A poetry anthology of New York City by New York City poets is about as ambitious a project as one could take on. The city is filled with exceptional poets who love and write about their hometown. NYC from the Inside is filled with their work and delivers a view into how those who live there understand it. It does not attempt to capture the city comprehensively. Instead, what this anthology delivers is how these writers understand it in this moment, under these conditions, and how it can and should be framed and reframed. It is a collection that delivers because the editing is sensitive, and New York is a city of great writers
There is no way to define what this collection is because the poets all follow their own trains of thought of course, but there are some trends that help to define it. So many poets write about the city not as a physical space but as a state of mind and being. In Pamela Laskin’s “Overgrown Garden: a Love Letter to New York” for example, Laskin describes the trash and difficulty of living in the city for a few stanzas, but she ends with this:
New York
your frantic air is stifling
yet you pull me into this frenzy
of taste and smell and color;
how could I ever leave you?
Even the daffodil
loves to linger
in your overgrown garden.
(133)
This love of place permeates the collection. Of course, how could it not, but the poets love it despite and even because of its flaws. The cramped indifference is a part of that. Rather than avoiding the problems, these poets expose it, such as in Martin Espada’s prose poem “The Stoplight at the Corner where Somebody Had to Die,” which discusses the city’s policy of not putting in stop lights until someone’s death proved that it was necessary.
They won’t put a stoplight on that corner till somebody dies, my father would say. Somebody has to die. And my mother would always repeat: Somebody has to die. One morning, I saw a boy from school face down in the street, there on the corner where somebody had to die. I saw the blood streaming from his head, turning the black asphalt blacker. He heard the bells from the ice cream truck and ran across the street, somebody in the crowd said. The guy in the car never saw him. And somebody in the crowd said: Yeah. The guy never saw him. (62)

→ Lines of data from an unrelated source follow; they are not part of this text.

### src/rtl/gcd_pkg.sv
// Package for the great-circle distance pipeline: widths, fixed-point
// constants, stage counts and the CORDIC arctangent table.
// No dependencies.
package gcd_pkg;

    localparam int CORDIC_STEPS = 24;
    localparam int N_STEPS      = (CORDIC_STEPS > 32) ? 32 : CORDIC_STEPS;

    localparam int W_LAT    = 24;
    localparam int W_LON    = 25;
    localparam int W_DIST   = 23;
    localparam int W_ROT    = 34;   // rotation CORDIC x, y, z (Q30)
    localparam int W_VEC    = 36;   // vectoring CORDIC x, y (Q31)
    localparam int W_SQ_IN  = 64;
    localparam int W_SQ_OUT = 32;
    localparam int N_LANES  = 3;    // lat a, lat b, longitude difference

    localparam logic signed [27:0] DEG90  = 28'sd5898240;
    localparam logic signed [27:0] DEG180 = 28'sd11796480;
    localparam logic signed [27:0] DEG360 = 28'sd23592960;

    localparam logic signed [27:0]       TO_RAD_Q32   = 28'sd74961321;
    localparam logic signed [W_ROT-1:0]  INV_GAIN_Q30 = W_ROT'(652032874);
    localparam logic [15:0]              DIAM_KM      = 16'd12742;
    localparam logic [W_DIST-1:0]        DIST_MAX     = W_DIST'(5124000);

    typedef logic signed [W_ROT-1:0] t_rot;
    typedef logic signed [W_VEC-1:0] t_vec;

    function automatic logic [31:0] atan_q30(input int i);
        logic [31:0] v;
        case (i)
            0:  v = 32'h3243F6A8;
            1:  v = 32'h1DAC6705;
            2:  v = 32'h0FADBAFC;
            3:  v = 32'h07F56EA6;
            4:  v = 32'h03FEAB76;
            5:  v = 32'h01FFD55B;
            6:  v = 32'h00FFFAAA;
            7:  v = 32'h007FFF55;
            8:  v = 32'h003FFFEA;
            9:  v = 32'h001FFFFD;
            10: v = 32'h000FFFFF;
            11: v = 32'h0007FFFF;
            12: v = 32'h0003FFFF;
            13: v = 32'h0001FFFF;
            14: v = 32'h0000FFFF;
            15: v = 32'h00007FFF;
            16: v = 32'h00003FFF;
            17: v = 32'h00001FFF;
            18: v = 32'h00000FFF;
            19: v = 32'h000007FF;
            20: v = 32'h000003FF;
            21: v = 32'h000001FF;
            22: v = 32'h000000FF;
            23: v = 32'h0000007F;
            24: v = 32'h0000003F;
            25: v = 32'h0000001F;
            26: v = 32'h0000000F;
            27: v = 32'h00000008;
            28: v = 32'h00000004;
            29: v = 32'h00000002;
            30: v = 32'h00000001;
            default: v = 32'h00000000;
        endcase
        return v;
    endfunction

endpackage
**config.mk**
```make
export PLATFORM = sky130hd
export DESIGN_NAME = gcd_isqrt
export DESIGN_NICKNAME = d
export VERILOG_FILES = /design/src/rtl/gcd_pkg.sv /design/src/rtl/gcd_isqrt.sv
export SDC_FILE = /design/constraint.sdc
export NUM_CORES = 2
export LEC_CHECK = 0
export BUFFER_PORTS_ARGS = -buffer_cell sky130_fd_sc_hd__buf_2
export CORE_UTILIZATION = 50
export DETAILED_ROUTE_END_ITERATION = 12
export PLACE_DENSITY = 0.76
export SYNTH_ARGS = -nofsm -noshare
export SYNTH_HDL_FRONTEND = slang
export SYNTH_SLANG_ARGS = --single-unit
```
**constraint.sdc**
```tcl
create_clock -name i_clk -period 4.9 [get_ports i_clk]
set_input_delay 0.245 -clock i_clk [delete_from_list [all_inputs] [get_ports i_clk]]
set_output_delay 0.245 -clock i_clk [all_outputs]
set_load 0.02 [all_outputs]
```
<file path="src/rtl/gcd_pkg.sv">
// Package for the great-circle distance pipeline: widths, fixed-point
// constants, stage counts and the CORDIC arctangent table.
// No dependencies.
package gcd_pkg;

    localparam int CORDIC_STEPS = 24;
    localparam int N_STEPS      = (CORDIC_STEPS > 32) ? 32 : CORDIC_STEPS;

    localparam int W_LAT    = 24;
    localparam int W_LON    = 25;
    localparam int W_DIST   = 23;
    localparam int W_ROT    = 34;   // rotation CORDIC x, y, z (Q30)
    localparam int W_VEC    = 36;   // vectoring CORDIC x, y (Q31)
    localparam int W_SQ_IN  = 64;
    localparam int W_SQ_OUT = 32;
    localparam int N_LANES  = 3;    // lat a, lat b, longitude difference

    localparam logic signed [27:0] DEG90  = 28'sd5898240;
    localparam logic signed [27:0] DEG180 = 28'sd11796480;
    localparam logic signed [27:0] DEG360 = 28'sd23592960;

    localparam logic signed [27:0]       TO_RAD_Q32   = 28'sd74961321;
    localparam logic signed [W_ROT-1:0]  INV_GAIN_Q30 = W_ROT'(652032874);
    localparam logic [15:0]              DIAM_KM      = 16'd12742;
    localparam logic [W_DIST-1:0]        DIST_MAX     = W_DIST'(5124000);

    typedef logic signed [W_ROT-1:0] t_rot;
    typedef logic signed [W_VEC-1:0] t_vec;

    function automatic logic [31:0] atan_q30(input int i);
        logic [31:0] v;
        case (i)
            0:  v = 32'h3243F6A8;
            1:  v = 32'h1DAC6705;
            2:  v = 32'h0FADBAFC;
            3:  v = 32'h07F56EA6;
            4:  v = 32'h03FEAB76;
            5:  v = 32'h01FFD55B;
            6:  v = 32'h00FFFAAA;
            7:  v = 32'h007FFF55;
            8:  v = 32'h003FFFEA;
            9:  v = 32'h001FFFFD;
            10: v = 32'h000FFFFF;
            11: v = 32'h0007FFFF;
            12: v = 32'h0003FFFF;
            13: v = 32'h0001FFFF;
            14: v = 32'h0000FFFF;
            15: v = 32'h00007FFF;
            16: v = 32'h00003FFF;
            17: v = 32'h00001FFF;
            18: v = 32'h00000FFF;
            19: v = 32'h000007FF;
            20: v = 32'h000003FF;
            21: v = 32'h000001FF;
            22: v = 32'h000000FF;
            23: v = 32'h0000007F;
            24: v = 32'h0000003F;
            25: v = 32'h0000001F;
            26: v = 32'h0000000F;
            27: v = 32'h00000008;
            28: v = 32'h00000004;
            29: v = 32'h00000002;
            30: v = 32'h00000001;
            default: v = 32'h00000000;
        endcase
        return v;
    endfunction

endpackage

</file>
<file path="src/rtl/gcd_front.sv">
// Front end: latitude clamp, longitude difference wrap and fold, then
// degrees to radians (Q30). Two register stages. Depends on gcd_pkg.
module gcd_front (
    input  logic                             i_clk,
    input  logic                             i_rst_n,
    input  logic                             i_en,
    input  logic                             i_valid,
    input  logic signed [gcd_pkg::W_LAT-1:0] i_lat_a,
    input  logic signed [gcd_pkg::W_LON-1:0] i_lon_a,
    input  logic signed [gcd_pkg::W_LAT-1:0] i_lat_b,
    input  logic signed [gcd_pkg::W_LON-1:0] i_lon_b,
    output logic                             o_valid,
    output gcd_pkg::t_rot                    o_ang [gcd_pkg::N_LANES],
    output logic                             o_neg
);
    import gcd_pkg::*;

    logic signed [27:0] d_raw, d_wrap, d_fold;
    logic signed [27:0] la_ext, lb_ext;
    logic               neg;
    logic signed [23:0] n_la, n_lb, n_d;

    logic               r_v1, r_v2, r_neg1, r_neg2;
    logic signed [23:0] r_deg [N_LANES];
    t_rot               r_ang [N_LANES];

    always_comb begin
        d_raw  = 28'(i_lon_a) - 28'(i_lon_b) + DEG180;
        if (d_raw < 0) begin
            d_wrap = d_raw + DEG360;
        end else if (d_raw >= DEG360) begin
            d_wrap = d_raw - DEG360;
        end else begin
            d_wrap = d_raw;
        end
        d_wrap = d_wrap - DEG180;
        neg = 1'b0;
        if (d_wrap > DEG90) begin
            d_fold = d_wrap - DEG180;
            neg    = 1'b1;
        end else if (d_wrap < -DEG90) begin
            d_fold = d_wrap + DEG180;
            neg    = 1'b1;
        end else begin
            d_fold = d_wrap;
        end
        la_ext = 28'(i_lat_a);
        lb_ext = 28'(i_lat_b);
        n_la = 24'((la_ext > DEG90) ? DEG90 : ((la_ext < -DEG90) ? -DEG90 : la_ext));
        n_lb = 24'((lb_ext > DEG90) ? DEG90 : ((lb_ext < -DEG90) ? -DEG90 : lb_ext));
        n_d  = 24'(d_fold);
    end

    always_ff @(posedge i_clk) begin
        if (!i_rst_n) begin
            r_v1 <= 1'b0;
            r_v2 <= 1'b0;
        end else if (i_en) begin
            r_v1 <= i_valid;
            r_v2 <= r_v1;
        end
    end

    always_ff @(posedge i_clk) begin
        if (i_en) begin
            r_deg[0] <= n_la;
            r_deg[1] <= n_lb;
            r_deg[2] <= n_d;
            r_neg1   <= neg;
            r_neg2   <= r_neg1;
        end
    end

    // Q16 * Q32 = Q48, rounded to Q30
    for (genvar l = 0; l < N_LANES; l++) begin : g_rad
        logic signed [51:0] prod, rnd;
        assign prod = 52'(r_deg[l]) * 52'(TO_RAD_Q32);
        assign rnd  = prod + (52'sd1 <<< 17);
        always_ff @(posedge i_clk) begin
            if (i_en) begin
                r_ang[l] <= $signed(rnd[18+W_ROT-1:18]);
            end
        end
        assign o_ang[l] = r_ang[l];
    end

    assign o_valid = r_v2;
    assign o_neg   = r_neg2;

    a_lon_folded: assert property (@(posedge i_clk) disable iff (!i_rst_n)
        r_v1 |-> (28'(r_deg[2]) <= DEG90) && (28'(r_deg[2]) >= -DEG90))
        else $error("longitude difference not folded into +-90 degrees");
    a_lat_clamped: assert property (@(posedge i_clk) disable iff (!i_rst_n)
        r_v1 |-> (28'(r_deg[0]) <= DEG90) && (28'(r_deg[0]) >= -DEG90)
              && (28'(r_deg[1]) <= DEG90) && (28'(r_deg[1]) >= -DEG90))
        else $error("latitude escaped clamp");
endmodule

</file>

These poems are emblematic of the work. The collection captures the casual violence and indifference of a place so stuffed with people that the indifference must exist if its residents are going to maintain sanity.
What makes the collection special to me is that it is current. New York must have changed in the last two years as a reaction to the nation’s politics and to COVID. Edward Hirsch captures the anxiety that is special to our time in his “Eight People”:
Eight people died
on my block in Brooklyn
last week
. . .
which was otherwise
so calm and quiet
that I wondered
if God, too,
had gone into hiding
and sheltered in place.
(105)
COVID and the sense of isolation that we all have felt seems intensified in Hirsch’s city that was once bustling and noisy and is now quieted. If New York seemed indifferent to death in normal times, that sense only seems to intensified here. And the racism and class consciousness that characterize so much of America has been intensified as well, and that feeling too is captured by its poets especially by John Yau in “Letter to My Friends”:
It is a good thing my little dog and loyal friend for many years ,
my beloved angry city
. . .
my city abandoned by the feckless rich and overrun with panting beggars
now that I am lucky enough to have been born in a stinking
shithole
and slink about – a sneaky diseased little slanty-eyed fuck.
is dead
because – thanks to the 45th President – I am not alone
no, I am not alone when I say I am afraid to walk around my beloved city,
my beloved angry city
. . .
my city abandoned by the feckless rich and overrun with panting beggars
now that I am lucky enough to have been born in a stinking
shithole
and slink about – a sneaky diseased little slanty-eyed fuck.
(278)
This intensification of Asia hate brought on by the 45th president is a part of the new normal that people in New York and of course elsewhere feel, and poets like Yau capture well the changing anxiety and danger of this place.
In his introduction, George Wallace states that the collection does not claim to be a comprehensive look at New York. No book could ever be of course. No book could capture the number of extraordinary poets who live in the city either. However, this book helps me, who is not a New Yorker, to get a vision of how that place is changing and what it is. I cannot imagine how powerfully it would affect a resident.